(Source data)

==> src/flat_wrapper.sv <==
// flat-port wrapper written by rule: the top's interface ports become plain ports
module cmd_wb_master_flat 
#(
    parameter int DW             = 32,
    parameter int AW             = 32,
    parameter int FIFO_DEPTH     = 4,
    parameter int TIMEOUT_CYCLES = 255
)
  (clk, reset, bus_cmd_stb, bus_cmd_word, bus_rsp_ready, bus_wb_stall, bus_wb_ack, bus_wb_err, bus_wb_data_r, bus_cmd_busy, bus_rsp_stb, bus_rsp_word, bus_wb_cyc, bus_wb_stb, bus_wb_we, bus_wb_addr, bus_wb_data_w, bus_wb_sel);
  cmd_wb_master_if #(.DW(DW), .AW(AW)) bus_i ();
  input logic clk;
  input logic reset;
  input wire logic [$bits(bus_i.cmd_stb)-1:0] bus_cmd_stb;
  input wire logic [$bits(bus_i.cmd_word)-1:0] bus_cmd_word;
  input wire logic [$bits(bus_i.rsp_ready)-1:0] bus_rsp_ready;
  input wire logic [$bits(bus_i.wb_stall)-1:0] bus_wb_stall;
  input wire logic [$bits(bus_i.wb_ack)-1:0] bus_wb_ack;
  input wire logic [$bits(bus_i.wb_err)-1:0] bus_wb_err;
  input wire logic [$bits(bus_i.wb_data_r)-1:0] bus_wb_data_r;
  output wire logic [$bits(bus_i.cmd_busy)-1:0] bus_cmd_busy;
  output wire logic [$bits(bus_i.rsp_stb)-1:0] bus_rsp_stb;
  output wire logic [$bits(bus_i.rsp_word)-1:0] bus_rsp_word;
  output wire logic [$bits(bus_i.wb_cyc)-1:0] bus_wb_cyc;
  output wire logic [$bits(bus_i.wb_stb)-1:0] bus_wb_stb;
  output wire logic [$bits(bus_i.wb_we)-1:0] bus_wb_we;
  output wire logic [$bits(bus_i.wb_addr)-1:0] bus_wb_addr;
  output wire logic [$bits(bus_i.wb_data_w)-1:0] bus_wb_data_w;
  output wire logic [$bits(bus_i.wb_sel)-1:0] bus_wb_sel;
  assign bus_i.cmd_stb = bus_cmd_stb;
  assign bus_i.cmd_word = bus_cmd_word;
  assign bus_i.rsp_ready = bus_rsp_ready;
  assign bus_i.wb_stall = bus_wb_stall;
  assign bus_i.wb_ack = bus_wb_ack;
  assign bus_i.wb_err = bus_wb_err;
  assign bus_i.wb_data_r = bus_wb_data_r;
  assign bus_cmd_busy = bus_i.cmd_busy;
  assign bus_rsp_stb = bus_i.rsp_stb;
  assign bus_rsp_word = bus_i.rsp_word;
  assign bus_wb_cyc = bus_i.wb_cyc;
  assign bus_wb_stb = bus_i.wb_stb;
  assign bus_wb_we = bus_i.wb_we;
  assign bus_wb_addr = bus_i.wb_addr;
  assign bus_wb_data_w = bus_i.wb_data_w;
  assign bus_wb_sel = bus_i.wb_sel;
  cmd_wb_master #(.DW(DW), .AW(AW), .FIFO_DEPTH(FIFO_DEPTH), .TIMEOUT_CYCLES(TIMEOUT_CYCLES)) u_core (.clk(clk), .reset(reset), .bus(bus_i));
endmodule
==
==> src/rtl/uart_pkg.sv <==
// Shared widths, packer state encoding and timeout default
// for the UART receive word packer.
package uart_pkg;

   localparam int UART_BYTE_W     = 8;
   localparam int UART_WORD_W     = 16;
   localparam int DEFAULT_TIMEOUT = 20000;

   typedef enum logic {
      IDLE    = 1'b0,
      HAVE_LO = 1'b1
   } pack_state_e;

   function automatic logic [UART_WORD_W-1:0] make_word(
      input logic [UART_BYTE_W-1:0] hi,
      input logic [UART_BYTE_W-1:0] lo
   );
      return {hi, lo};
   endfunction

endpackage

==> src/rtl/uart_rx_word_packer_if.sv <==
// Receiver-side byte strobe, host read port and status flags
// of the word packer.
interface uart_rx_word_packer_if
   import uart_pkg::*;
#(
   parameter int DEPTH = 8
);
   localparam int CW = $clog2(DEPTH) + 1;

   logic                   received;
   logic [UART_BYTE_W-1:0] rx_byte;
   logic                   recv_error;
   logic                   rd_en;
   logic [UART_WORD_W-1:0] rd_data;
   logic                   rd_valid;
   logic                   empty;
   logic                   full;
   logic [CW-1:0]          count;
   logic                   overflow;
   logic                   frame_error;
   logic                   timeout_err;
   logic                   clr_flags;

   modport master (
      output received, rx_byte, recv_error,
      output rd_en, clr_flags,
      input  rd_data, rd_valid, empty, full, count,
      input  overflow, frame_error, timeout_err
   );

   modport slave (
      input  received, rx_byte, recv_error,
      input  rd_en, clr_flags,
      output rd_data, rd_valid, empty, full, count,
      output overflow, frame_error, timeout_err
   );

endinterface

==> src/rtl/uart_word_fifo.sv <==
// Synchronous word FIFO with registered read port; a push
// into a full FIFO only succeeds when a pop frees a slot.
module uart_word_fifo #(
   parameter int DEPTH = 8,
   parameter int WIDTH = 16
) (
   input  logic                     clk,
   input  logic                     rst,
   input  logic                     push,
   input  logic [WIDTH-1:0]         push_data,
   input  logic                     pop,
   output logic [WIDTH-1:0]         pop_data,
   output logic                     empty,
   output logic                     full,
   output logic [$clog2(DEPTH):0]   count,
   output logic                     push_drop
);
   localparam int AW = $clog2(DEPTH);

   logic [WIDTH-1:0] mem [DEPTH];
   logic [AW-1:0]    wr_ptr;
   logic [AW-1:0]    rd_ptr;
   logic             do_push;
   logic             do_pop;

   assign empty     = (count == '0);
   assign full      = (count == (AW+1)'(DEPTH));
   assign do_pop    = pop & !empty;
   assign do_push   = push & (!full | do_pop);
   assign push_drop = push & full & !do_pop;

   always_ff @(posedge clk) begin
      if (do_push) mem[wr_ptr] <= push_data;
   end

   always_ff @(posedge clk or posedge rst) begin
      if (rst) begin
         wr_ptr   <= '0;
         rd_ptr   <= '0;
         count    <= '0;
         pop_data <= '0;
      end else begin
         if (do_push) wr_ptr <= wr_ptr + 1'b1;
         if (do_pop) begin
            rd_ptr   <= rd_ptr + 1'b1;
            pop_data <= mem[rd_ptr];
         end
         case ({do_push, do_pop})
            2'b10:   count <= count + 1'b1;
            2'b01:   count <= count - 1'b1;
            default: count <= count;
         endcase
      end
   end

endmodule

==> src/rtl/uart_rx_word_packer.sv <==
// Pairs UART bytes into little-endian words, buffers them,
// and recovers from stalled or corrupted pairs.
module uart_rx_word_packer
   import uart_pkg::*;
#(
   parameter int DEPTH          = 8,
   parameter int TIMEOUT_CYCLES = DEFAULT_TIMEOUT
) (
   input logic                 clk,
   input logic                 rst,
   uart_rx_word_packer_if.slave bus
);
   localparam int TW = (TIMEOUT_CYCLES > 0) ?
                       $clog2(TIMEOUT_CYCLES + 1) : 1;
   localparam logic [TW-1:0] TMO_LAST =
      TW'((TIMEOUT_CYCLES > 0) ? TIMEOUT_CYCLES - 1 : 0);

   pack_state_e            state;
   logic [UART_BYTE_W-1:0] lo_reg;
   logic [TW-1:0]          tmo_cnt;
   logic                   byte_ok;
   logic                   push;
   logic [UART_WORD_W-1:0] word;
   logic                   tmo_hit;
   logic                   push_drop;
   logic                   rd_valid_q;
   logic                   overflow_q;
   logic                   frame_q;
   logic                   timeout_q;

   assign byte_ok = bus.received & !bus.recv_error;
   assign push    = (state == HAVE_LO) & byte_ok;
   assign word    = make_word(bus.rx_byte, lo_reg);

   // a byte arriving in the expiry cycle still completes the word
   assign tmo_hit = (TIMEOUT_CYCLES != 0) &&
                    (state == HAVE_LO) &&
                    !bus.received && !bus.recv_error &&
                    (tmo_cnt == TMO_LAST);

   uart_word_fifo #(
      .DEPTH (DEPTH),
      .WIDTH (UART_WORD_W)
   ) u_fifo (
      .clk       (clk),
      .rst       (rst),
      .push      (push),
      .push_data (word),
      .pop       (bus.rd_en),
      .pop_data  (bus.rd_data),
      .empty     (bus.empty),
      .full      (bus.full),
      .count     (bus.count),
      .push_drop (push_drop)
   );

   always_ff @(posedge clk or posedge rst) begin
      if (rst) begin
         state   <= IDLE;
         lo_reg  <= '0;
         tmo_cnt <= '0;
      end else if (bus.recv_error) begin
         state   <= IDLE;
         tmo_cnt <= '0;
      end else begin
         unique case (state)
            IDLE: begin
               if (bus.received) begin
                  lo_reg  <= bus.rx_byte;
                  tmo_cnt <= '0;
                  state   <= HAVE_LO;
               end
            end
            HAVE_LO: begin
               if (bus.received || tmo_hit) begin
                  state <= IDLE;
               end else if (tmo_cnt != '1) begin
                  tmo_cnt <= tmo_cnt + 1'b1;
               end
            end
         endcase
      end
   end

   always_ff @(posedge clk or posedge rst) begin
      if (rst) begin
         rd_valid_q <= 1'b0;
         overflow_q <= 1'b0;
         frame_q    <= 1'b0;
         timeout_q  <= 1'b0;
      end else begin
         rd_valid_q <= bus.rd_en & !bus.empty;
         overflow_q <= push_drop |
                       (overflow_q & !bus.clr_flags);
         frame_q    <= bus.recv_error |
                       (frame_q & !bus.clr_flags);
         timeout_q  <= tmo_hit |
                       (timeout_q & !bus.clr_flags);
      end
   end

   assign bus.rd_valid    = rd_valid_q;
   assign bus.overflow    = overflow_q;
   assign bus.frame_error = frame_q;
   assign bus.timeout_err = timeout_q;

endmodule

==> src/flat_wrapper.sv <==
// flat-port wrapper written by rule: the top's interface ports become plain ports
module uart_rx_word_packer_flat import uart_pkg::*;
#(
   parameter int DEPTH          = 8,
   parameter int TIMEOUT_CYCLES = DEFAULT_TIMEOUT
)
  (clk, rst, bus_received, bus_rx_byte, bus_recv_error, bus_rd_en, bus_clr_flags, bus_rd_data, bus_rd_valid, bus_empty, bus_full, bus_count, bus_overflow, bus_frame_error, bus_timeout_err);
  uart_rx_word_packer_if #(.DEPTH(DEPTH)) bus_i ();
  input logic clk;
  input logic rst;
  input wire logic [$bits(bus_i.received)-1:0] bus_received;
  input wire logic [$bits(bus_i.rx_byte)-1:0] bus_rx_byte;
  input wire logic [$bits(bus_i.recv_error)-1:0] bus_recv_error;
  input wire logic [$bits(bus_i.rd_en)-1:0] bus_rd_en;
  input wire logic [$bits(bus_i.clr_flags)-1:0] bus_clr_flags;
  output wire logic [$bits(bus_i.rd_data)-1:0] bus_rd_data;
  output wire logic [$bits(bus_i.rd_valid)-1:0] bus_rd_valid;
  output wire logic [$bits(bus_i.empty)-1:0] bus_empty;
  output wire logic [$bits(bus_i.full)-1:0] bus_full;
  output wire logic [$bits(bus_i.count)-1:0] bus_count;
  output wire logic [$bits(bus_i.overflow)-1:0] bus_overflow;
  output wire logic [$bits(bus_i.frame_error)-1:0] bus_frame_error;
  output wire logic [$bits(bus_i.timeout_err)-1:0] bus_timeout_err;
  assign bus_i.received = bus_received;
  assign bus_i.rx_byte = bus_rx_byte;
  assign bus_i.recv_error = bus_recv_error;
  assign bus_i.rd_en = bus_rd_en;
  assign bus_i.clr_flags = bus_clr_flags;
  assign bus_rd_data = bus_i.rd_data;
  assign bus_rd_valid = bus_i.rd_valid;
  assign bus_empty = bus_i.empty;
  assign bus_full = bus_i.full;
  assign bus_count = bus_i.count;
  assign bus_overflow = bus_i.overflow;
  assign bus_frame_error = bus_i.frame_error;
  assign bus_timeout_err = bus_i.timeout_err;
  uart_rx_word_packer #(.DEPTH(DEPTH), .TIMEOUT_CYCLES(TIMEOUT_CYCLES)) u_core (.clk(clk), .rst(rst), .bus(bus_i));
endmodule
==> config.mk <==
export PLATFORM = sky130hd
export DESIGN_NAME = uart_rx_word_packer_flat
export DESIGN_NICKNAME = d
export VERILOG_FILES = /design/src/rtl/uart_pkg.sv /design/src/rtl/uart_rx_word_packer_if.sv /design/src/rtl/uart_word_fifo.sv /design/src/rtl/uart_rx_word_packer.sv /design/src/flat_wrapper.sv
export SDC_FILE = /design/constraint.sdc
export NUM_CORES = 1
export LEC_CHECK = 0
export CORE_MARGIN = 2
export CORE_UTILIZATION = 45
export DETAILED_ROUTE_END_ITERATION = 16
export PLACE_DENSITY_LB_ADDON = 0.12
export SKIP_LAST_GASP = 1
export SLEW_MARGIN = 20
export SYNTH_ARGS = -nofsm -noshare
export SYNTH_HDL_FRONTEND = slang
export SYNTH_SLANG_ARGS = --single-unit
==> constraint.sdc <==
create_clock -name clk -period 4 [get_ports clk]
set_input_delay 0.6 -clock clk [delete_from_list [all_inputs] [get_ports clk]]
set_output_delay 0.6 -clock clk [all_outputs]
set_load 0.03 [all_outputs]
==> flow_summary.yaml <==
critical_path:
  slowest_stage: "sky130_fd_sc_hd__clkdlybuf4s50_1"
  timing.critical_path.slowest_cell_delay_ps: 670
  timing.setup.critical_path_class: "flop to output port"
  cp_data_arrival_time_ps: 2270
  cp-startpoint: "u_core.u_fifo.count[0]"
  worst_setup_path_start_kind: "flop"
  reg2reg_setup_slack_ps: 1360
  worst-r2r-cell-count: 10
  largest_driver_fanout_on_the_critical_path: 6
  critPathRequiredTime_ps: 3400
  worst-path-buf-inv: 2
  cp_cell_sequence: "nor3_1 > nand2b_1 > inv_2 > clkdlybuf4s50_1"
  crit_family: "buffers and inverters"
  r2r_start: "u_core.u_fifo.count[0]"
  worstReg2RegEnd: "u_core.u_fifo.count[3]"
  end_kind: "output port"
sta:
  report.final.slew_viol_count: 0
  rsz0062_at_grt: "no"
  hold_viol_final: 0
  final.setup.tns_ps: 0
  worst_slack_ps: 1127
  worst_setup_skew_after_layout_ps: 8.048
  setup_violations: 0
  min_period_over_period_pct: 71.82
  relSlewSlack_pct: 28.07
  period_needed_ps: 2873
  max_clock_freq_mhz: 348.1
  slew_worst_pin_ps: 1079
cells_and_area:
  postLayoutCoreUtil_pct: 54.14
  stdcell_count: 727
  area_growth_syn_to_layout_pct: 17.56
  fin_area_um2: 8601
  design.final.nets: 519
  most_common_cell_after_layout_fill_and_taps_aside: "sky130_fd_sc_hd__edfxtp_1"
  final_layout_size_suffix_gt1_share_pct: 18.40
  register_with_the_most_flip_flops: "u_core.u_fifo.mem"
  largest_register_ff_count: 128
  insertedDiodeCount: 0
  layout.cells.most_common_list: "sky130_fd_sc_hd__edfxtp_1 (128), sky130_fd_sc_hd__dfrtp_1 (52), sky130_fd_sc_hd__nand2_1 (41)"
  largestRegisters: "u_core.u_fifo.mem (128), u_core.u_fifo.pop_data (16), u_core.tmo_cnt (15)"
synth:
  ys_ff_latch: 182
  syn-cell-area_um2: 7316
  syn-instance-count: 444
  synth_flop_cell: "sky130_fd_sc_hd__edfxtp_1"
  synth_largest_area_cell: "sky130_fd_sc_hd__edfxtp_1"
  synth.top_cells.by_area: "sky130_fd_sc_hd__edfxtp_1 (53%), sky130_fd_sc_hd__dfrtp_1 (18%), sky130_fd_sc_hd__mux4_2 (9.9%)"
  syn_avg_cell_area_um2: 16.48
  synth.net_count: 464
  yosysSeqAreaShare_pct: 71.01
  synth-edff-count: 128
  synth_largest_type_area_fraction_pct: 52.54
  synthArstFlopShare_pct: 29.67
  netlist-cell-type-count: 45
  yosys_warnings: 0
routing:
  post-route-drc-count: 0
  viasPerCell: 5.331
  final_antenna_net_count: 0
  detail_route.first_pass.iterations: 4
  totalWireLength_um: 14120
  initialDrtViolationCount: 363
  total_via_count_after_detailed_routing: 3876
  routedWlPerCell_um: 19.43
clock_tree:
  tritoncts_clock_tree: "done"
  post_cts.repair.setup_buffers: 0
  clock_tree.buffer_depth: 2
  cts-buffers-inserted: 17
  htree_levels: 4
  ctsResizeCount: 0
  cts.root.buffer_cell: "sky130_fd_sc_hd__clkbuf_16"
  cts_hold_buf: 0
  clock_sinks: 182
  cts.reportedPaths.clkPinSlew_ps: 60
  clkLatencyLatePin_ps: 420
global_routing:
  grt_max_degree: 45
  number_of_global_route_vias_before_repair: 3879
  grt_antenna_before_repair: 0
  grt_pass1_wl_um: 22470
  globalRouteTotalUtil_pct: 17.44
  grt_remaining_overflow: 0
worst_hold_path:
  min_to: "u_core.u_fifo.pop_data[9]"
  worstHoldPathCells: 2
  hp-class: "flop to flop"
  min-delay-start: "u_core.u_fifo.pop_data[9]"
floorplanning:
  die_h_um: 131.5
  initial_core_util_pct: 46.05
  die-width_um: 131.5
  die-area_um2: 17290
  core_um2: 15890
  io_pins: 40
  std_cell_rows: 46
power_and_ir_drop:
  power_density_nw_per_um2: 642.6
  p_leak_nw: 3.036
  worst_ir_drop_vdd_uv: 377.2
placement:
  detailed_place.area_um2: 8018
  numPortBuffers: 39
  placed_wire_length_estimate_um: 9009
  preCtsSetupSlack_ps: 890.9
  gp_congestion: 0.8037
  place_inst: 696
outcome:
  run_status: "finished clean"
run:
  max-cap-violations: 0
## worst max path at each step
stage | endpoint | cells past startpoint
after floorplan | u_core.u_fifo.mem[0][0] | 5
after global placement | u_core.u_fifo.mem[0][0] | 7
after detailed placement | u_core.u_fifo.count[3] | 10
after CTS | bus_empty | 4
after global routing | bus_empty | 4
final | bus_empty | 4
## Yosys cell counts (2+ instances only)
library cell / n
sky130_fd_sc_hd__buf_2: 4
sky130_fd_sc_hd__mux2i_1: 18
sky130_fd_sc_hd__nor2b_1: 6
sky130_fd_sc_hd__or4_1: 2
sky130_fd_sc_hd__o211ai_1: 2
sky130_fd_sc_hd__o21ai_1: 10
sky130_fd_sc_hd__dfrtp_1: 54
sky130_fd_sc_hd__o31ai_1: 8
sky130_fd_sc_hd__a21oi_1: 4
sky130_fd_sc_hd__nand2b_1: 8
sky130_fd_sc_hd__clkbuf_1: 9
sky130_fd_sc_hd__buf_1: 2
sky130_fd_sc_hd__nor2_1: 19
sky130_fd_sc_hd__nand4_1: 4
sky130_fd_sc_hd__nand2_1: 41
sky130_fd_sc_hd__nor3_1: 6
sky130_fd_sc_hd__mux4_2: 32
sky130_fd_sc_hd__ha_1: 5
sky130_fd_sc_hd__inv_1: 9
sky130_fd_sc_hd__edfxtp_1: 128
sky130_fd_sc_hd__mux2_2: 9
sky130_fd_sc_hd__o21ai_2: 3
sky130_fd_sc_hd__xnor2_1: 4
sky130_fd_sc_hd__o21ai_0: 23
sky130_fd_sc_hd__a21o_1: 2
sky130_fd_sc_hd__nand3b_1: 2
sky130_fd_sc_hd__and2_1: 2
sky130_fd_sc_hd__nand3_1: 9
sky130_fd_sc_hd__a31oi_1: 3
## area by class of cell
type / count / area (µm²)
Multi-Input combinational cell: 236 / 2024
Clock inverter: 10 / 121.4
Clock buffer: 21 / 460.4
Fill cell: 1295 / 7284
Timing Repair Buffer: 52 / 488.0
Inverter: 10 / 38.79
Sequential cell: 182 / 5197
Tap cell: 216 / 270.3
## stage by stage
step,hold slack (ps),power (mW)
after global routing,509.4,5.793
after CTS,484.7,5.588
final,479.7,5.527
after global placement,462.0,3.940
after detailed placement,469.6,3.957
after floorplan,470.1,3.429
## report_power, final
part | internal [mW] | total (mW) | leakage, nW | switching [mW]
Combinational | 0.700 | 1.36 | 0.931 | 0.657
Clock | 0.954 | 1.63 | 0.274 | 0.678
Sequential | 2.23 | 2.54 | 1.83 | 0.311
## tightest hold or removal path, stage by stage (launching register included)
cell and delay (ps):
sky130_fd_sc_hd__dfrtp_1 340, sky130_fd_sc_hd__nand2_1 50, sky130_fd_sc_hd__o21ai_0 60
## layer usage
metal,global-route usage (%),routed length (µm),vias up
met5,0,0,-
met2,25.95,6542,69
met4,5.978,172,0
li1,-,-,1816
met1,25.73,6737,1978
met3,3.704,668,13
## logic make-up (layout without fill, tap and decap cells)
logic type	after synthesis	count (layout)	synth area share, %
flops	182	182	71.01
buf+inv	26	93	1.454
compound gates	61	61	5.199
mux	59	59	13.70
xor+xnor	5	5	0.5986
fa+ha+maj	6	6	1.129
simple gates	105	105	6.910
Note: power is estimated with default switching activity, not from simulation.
---
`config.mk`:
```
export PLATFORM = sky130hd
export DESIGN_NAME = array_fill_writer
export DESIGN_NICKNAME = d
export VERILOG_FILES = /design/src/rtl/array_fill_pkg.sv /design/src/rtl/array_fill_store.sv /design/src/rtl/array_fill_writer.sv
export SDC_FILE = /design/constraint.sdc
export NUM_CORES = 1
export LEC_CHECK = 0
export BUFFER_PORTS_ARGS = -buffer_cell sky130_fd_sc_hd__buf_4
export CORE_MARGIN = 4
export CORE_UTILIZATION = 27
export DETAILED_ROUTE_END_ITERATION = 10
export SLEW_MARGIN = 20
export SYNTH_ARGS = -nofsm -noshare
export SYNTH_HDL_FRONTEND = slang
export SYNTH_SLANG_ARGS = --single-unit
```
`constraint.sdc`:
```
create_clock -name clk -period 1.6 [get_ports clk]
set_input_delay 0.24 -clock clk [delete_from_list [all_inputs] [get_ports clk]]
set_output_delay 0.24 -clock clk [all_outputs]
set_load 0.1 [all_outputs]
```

> [Problem]:
Once you find the line with "rd_ptr + 1'b1;" above, print it and every line after it up to and including the line with "TW'((TIMEOUT_CYCLES > 0)", exactly as written and nothing else.

> [Exercise solution]:
            rd_ptr   <= rd_ptr + 1'b1;
            pop_data <= mem[rd_ptr];
         end
         case ({do_push, do_pop})
            2'b10:   count <= count + 1'b1;
            2'b01:   count <= count - 1'b1;
            default: count <= count;
         endcase
      end
   end

endmodule

==> src/rtl/uart_rx_word_packer.sv <==
// Pairs UART bytes into little-endian words, buffers them,
// and recovers from stalled or corrupted pairs.
module uart_rx_word_packer
   import uart_pkg::*;
#(
   parameter int DEPTH          = 8,
   parameter int TIMEOUT_CYCLES = DEFAULT_TIMEOUT
) (
   input logic                 clk,
   input logic                 rst,
   uart_rx_word_packer_if.slave bus
);
   localparam int TW = (TIMEOUT_CYCLES > 0) ?
                       $clog2(TIMEOUT_CYCLES + 1) : 1;
   localparam logic [TW-1:0] TMO_LAST =
      TW'((TIMEOUT_CYCLES > 0) ? TIMEOUT_CYCLES - 1 : 0);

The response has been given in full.